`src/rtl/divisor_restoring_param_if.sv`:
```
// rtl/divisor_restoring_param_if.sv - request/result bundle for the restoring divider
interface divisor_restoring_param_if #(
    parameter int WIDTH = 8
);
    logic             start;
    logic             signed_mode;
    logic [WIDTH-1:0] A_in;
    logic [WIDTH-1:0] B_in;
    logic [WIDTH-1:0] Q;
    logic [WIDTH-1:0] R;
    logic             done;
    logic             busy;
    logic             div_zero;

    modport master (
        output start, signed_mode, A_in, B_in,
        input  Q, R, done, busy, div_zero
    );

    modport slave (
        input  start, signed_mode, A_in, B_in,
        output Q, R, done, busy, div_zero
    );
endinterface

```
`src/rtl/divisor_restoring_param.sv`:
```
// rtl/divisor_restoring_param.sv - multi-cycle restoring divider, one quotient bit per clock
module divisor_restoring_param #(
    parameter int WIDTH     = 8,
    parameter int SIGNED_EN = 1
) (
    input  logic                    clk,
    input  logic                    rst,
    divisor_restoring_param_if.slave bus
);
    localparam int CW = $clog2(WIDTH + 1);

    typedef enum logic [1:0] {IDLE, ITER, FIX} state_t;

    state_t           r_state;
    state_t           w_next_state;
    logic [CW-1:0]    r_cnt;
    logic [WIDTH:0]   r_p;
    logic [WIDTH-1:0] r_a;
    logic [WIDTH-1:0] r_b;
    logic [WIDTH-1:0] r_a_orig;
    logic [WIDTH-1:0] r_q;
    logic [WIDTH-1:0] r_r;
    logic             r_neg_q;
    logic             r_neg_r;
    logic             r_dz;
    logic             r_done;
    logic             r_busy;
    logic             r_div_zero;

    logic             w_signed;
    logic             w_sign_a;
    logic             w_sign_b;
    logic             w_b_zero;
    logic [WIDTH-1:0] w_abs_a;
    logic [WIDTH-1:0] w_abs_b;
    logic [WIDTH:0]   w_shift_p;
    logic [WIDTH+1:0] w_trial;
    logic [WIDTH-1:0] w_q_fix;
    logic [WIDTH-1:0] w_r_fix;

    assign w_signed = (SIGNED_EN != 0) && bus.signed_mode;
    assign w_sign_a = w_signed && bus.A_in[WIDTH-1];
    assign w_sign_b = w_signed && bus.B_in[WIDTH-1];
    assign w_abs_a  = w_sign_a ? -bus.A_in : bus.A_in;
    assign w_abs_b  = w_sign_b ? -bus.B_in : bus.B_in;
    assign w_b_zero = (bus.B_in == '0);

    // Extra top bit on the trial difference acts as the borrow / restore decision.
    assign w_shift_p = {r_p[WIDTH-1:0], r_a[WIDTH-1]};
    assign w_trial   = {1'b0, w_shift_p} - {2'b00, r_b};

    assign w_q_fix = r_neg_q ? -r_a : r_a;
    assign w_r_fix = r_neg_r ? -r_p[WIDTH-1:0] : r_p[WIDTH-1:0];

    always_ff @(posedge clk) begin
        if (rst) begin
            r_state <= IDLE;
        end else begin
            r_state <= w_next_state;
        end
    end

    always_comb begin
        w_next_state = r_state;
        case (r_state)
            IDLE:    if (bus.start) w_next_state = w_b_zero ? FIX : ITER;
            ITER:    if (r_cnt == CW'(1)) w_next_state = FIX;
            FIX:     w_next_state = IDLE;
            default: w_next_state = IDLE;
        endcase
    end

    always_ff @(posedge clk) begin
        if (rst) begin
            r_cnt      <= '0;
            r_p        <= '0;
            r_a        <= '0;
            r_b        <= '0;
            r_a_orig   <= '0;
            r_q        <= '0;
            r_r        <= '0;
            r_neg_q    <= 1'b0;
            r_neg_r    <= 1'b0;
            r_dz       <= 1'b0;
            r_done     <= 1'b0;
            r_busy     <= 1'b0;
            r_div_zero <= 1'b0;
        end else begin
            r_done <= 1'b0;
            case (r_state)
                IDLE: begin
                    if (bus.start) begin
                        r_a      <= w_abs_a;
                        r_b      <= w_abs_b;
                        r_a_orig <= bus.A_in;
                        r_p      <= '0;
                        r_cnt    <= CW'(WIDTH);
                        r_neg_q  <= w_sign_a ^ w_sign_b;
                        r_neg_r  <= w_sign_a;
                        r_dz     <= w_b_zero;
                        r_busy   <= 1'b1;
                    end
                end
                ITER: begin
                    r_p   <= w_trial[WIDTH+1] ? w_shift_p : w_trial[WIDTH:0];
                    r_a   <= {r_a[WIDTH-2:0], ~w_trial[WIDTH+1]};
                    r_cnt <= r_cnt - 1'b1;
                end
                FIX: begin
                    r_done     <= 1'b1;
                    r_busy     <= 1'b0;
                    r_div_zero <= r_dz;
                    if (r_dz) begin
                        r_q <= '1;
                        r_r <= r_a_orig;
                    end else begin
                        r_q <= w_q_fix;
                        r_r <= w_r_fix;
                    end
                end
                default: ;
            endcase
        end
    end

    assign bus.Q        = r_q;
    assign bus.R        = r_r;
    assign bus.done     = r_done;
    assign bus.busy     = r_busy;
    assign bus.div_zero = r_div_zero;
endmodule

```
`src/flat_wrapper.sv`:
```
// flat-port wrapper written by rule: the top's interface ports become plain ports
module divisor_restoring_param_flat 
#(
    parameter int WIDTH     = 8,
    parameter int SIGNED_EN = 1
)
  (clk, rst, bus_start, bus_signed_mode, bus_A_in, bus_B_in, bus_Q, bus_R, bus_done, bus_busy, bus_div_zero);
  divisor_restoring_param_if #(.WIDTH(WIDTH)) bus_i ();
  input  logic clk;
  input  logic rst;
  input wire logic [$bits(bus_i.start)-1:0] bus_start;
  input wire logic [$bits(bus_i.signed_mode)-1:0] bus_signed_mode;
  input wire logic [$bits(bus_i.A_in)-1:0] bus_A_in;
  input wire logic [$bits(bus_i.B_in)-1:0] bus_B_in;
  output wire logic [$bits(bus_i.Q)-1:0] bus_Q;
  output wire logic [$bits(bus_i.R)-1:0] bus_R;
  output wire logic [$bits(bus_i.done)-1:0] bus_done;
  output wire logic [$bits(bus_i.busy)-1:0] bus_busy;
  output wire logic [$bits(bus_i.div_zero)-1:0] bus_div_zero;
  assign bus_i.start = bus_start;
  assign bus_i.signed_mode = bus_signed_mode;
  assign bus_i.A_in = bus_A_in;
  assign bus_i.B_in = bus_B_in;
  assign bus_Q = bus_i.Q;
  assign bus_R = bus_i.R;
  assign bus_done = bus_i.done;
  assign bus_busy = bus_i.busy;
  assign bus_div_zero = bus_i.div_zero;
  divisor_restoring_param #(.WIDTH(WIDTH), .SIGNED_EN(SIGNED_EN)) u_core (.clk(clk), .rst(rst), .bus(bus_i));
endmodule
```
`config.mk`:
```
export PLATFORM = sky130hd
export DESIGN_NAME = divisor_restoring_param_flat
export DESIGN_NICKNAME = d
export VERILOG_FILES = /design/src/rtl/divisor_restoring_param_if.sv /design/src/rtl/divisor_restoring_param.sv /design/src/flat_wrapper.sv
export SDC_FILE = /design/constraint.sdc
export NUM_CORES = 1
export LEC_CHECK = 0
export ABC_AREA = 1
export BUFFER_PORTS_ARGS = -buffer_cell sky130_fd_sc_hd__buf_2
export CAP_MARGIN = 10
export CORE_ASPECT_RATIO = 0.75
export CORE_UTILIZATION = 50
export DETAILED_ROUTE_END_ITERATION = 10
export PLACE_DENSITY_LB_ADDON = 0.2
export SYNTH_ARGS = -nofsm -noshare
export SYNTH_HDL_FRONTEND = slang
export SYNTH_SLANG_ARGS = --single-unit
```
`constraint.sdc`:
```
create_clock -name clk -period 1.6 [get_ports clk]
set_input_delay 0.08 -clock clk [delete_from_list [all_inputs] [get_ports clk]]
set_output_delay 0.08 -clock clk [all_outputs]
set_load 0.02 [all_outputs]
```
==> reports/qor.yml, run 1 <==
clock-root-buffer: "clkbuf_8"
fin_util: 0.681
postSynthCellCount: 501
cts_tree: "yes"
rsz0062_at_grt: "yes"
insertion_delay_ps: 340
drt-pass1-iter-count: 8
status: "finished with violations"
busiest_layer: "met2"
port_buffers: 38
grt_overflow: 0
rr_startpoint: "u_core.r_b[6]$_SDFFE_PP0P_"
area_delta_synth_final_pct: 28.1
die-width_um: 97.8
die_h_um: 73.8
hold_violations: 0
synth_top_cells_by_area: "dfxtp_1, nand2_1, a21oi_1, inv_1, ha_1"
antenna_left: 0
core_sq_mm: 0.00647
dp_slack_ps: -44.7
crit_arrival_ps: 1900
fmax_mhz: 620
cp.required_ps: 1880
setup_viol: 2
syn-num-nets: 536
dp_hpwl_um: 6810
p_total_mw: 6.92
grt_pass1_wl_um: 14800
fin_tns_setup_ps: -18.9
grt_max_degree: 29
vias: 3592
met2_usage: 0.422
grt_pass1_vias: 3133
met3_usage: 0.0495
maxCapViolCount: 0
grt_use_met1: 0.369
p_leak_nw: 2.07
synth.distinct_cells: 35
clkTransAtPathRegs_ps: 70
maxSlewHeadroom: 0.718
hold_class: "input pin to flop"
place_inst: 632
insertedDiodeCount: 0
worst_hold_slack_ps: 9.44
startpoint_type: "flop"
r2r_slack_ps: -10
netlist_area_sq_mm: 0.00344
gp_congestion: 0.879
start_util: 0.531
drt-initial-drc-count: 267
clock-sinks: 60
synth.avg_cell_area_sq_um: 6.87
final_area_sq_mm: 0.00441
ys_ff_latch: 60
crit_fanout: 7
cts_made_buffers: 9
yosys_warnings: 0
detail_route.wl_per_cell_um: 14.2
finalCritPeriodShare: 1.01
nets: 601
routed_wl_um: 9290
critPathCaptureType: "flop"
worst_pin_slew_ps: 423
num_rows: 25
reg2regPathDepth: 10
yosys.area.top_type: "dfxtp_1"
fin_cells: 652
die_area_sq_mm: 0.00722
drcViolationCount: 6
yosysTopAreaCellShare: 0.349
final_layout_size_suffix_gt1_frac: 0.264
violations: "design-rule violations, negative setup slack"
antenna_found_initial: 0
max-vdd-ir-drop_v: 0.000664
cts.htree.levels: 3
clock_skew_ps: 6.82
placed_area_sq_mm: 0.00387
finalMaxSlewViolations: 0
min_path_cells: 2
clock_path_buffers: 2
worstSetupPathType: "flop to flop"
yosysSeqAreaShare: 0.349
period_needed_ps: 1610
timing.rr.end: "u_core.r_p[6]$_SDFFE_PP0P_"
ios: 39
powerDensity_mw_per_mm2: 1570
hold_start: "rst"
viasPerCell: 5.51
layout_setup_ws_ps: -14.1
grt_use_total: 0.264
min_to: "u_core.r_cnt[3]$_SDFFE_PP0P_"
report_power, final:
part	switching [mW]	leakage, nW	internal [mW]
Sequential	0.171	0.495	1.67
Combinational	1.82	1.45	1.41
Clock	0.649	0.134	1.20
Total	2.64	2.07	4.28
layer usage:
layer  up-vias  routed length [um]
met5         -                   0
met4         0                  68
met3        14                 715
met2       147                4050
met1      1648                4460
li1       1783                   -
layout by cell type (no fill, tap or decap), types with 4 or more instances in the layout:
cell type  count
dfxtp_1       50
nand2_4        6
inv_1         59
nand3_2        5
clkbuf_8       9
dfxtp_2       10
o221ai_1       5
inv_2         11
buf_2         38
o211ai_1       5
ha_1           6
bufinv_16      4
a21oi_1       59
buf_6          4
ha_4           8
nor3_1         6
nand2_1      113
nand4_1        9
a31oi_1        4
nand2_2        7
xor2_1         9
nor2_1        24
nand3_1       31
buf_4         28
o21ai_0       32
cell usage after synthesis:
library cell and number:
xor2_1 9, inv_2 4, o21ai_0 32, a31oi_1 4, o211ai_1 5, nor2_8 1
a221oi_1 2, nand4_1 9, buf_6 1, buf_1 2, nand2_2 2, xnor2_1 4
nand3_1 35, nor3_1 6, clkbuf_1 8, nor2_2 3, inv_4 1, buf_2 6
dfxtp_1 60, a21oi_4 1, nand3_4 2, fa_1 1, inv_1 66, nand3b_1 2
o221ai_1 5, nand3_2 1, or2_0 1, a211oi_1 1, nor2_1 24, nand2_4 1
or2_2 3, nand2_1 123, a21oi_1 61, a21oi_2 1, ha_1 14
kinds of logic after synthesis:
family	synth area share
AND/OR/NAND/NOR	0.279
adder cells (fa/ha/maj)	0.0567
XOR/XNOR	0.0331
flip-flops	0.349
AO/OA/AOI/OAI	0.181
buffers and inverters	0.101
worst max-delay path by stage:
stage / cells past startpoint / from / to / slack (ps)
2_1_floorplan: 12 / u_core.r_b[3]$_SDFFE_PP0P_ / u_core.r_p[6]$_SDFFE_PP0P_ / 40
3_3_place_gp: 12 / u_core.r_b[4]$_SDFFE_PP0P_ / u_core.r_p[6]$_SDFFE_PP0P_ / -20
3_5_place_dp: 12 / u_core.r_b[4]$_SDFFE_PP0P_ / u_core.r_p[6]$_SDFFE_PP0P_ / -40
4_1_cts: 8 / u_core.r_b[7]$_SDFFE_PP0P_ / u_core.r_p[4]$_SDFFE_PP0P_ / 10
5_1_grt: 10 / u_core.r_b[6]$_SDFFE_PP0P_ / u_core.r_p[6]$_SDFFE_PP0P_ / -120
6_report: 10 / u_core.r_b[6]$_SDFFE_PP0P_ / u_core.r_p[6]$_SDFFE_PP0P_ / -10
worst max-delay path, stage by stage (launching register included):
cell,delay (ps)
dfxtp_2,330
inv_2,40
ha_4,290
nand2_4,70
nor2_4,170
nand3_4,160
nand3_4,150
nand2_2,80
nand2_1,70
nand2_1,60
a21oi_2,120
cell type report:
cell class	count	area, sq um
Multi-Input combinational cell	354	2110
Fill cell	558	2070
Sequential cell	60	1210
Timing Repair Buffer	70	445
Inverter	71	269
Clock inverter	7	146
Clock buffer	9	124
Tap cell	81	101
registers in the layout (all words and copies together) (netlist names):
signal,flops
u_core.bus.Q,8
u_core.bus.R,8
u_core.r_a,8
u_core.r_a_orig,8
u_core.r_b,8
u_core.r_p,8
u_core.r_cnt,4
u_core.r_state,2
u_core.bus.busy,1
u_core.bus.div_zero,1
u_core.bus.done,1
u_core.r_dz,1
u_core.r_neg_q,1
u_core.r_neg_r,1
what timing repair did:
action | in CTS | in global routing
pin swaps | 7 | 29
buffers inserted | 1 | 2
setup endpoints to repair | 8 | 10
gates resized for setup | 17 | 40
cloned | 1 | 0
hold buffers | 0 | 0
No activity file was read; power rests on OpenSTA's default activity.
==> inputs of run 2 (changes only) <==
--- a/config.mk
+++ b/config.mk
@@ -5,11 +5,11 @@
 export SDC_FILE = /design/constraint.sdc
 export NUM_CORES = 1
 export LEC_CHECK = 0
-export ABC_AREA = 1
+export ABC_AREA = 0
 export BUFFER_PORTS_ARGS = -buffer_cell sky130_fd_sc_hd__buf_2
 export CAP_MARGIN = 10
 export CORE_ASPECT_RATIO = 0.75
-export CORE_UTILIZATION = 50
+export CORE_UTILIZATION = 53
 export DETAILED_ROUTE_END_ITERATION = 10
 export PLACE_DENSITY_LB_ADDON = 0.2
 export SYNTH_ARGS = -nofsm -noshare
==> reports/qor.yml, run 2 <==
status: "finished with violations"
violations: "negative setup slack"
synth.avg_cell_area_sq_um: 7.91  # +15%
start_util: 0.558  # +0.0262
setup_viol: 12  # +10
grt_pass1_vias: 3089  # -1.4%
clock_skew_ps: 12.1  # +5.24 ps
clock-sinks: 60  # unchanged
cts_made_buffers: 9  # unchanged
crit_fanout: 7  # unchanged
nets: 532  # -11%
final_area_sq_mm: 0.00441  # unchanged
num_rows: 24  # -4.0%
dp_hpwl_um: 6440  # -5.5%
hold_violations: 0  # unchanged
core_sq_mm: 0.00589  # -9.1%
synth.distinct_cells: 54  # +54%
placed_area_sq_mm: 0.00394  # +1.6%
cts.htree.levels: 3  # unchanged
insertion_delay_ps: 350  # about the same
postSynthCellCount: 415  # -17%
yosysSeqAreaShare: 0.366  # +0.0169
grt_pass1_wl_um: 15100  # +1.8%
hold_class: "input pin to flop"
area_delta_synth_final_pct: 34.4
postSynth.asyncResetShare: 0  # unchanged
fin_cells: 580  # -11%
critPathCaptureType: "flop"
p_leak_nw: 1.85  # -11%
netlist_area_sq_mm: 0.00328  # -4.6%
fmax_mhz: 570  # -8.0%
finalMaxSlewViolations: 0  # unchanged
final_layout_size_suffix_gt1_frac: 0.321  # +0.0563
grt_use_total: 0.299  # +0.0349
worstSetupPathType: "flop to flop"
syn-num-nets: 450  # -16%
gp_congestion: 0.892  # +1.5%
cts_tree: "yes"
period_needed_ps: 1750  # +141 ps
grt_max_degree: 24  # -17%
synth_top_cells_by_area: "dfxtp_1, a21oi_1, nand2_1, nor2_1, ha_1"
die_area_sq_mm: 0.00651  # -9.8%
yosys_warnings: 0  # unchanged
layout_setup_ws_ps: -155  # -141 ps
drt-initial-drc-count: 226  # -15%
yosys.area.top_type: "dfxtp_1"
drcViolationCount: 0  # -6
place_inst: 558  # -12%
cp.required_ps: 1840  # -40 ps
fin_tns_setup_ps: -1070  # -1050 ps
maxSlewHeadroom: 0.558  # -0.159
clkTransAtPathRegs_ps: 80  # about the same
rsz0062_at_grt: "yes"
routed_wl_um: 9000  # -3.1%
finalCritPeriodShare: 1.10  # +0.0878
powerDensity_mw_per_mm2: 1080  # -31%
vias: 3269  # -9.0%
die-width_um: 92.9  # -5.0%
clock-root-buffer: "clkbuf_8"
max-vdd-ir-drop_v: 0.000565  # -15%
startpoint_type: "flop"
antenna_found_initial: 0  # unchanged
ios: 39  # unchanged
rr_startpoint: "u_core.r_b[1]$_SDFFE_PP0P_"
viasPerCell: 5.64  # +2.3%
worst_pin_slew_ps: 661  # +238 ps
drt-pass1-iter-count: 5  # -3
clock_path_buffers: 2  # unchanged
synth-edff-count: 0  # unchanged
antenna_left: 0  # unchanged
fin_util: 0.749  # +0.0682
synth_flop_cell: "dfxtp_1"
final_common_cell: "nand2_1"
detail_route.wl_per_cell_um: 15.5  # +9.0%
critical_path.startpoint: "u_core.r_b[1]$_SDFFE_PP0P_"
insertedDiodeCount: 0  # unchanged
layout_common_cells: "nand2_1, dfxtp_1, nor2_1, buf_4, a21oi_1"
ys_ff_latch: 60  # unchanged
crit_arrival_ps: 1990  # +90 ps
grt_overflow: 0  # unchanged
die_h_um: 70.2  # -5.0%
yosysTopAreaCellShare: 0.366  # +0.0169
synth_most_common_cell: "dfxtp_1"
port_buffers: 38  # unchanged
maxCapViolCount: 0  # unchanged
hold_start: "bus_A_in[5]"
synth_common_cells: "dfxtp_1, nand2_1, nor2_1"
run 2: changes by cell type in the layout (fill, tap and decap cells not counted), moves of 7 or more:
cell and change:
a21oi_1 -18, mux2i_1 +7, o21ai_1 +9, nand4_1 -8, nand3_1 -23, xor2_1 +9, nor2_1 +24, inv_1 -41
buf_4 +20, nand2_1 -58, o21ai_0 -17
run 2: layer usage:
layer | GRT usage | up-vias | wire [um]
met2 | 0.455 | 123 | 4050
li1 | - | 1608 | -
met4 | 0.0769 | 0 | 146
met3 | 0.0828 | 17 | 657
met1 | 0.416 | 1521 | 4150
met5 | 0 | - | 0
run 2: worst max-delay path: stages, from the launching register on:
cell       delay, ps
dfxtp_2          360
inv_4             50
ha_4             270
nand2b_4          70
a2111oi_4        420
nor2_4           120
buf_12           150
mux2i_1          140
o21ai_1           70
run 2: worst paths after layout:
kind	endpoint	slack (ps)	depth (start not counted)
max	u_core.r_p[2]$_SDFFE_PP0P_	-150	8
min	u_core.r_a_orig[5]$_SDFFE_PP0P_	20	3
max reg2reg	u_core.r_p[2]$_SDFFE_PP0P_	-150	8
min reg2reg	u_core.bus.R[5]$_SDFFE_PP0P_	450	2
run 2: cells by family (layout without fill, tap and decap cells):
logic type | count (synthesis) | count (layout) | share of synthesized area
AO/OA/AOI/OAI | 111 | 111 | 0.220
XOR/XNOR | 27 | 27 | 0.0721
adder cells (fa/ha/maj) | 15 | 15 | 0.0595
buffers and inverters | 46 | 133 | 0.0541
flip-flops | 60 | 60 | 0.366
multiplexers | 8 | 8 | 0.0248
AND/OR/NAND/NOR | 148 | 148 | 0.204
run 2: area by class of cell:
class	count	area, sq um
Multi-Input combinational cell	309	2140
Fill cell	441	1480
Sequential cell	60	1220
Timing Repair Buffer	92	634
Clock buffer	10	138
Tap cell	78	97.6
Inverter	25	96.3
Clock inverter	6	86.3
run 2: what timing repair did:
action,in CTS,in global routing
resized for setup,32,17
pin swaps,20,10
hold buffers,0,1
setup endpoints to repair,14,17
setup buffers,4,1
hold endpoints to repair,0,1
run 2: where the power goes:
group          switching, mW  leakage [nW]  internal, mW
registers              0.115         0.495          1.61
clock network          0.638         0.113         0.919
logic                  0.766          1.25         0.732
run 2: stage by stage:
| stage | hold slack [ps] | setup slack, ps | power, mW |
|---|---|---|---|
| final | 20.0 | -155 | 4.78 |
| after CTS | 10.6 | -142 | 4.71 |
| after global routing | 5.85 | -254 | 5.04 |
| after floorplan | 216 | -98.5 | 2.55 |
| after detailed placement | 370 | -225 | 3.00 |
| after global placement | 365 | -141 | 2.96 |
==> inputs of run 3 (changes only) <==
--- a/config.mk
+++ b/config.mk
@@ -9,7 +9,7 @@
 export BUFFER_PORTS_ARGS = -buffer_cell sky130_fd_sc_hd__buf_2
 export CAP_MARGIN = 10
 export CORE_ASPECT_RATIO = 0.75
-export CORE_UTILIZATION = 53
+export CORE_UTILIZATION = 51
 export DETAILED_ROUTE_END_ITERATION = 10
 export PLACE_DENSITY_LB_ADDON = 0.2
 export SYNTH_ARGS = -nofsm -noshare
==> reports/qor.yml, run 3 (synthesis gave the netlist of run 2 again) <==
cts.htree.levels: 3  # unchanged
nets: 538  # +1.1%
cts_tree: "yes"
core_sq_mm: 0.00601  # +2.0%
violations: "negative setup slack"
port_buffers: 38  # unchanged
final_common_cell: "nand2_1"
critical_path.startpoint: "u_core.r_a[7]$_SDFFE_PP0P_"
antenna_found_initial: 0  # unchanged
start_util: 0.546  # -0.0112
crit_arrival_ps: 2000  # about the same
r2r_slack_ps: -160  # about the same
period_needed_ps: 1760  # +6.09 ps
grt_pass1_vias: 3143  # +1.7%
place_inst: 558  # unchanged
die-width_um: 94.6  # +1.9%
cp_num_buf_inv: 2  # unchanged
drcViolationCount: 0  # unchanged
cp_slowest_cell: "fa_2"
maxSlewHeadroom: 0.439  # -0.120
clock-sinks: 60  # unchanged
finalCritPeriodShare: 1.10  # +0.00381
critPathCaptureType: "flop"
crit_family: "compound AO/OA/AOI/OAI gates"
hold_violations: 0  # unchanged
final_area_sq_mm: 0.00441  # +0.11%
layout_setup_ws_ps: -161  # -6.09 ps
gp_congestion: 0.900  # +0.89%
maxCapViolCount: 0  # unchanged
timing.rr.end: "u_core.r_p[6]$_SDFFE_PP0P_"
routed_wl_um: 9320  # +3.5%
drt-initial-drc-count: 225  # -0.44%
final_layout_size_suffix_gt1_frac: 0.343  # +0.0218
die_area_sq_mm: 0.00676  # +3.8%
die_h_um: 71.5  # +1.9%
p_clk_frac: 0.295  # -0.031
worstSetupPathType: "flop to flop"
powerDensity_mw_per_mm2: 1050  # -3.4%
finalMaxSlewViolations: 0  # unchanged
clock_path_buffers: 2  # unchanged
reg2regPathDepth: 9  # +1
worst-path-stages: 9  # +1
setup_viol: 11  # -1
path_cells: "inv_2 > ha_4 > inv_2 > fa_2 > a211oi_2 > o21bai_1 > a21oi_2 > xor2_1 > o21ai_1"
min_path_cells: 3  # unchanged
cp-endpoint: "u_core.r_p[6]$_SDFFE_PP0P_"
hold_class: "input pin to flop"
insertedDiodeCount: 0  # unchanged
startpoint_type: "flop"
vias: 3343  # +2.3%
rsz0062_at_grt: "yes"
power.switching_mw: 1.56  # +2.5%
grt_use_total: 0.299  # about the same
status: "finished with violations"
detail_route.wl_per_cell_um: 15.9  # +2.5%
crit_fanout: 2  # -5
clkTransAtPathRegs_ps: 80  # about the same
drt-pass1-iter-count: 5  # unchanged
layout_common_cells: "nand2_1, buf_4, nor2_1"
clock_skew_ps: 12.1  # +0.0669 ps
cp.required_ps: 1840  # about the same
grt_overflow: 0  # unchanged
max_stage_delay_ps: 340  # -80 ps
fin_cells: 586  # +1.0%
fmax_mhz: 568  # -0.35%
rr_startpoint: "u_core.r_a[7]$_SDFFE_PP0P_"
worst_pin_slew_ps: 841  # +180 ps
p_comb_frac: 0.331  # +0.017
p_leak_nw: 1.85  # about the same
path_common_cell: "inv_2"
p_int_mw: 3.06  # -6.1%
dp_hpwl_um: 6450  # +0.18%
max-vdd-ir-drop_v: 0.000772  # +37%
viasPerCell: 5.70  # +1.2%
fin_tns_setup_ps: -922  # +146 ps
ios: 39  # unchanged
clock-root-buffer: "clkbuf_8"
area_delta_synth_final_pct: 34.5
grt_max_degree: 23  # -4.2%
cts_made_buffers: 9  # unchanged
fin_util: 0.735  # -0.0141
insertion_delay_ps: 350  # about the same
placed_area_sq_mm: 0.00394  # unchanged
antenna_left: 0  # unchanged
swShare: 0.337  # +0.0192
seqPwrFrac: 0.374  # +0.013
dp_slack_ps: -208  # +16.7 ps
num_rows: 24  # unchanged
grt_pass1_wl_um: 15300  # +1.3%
——————————
(Assignment): Scan the entries for lines holding the string "stages", then copy every one of them.

(Response for this exercise):
run 2: worst max-delay path: stages, from the launching register on:
worst-path-stages: 9  # +1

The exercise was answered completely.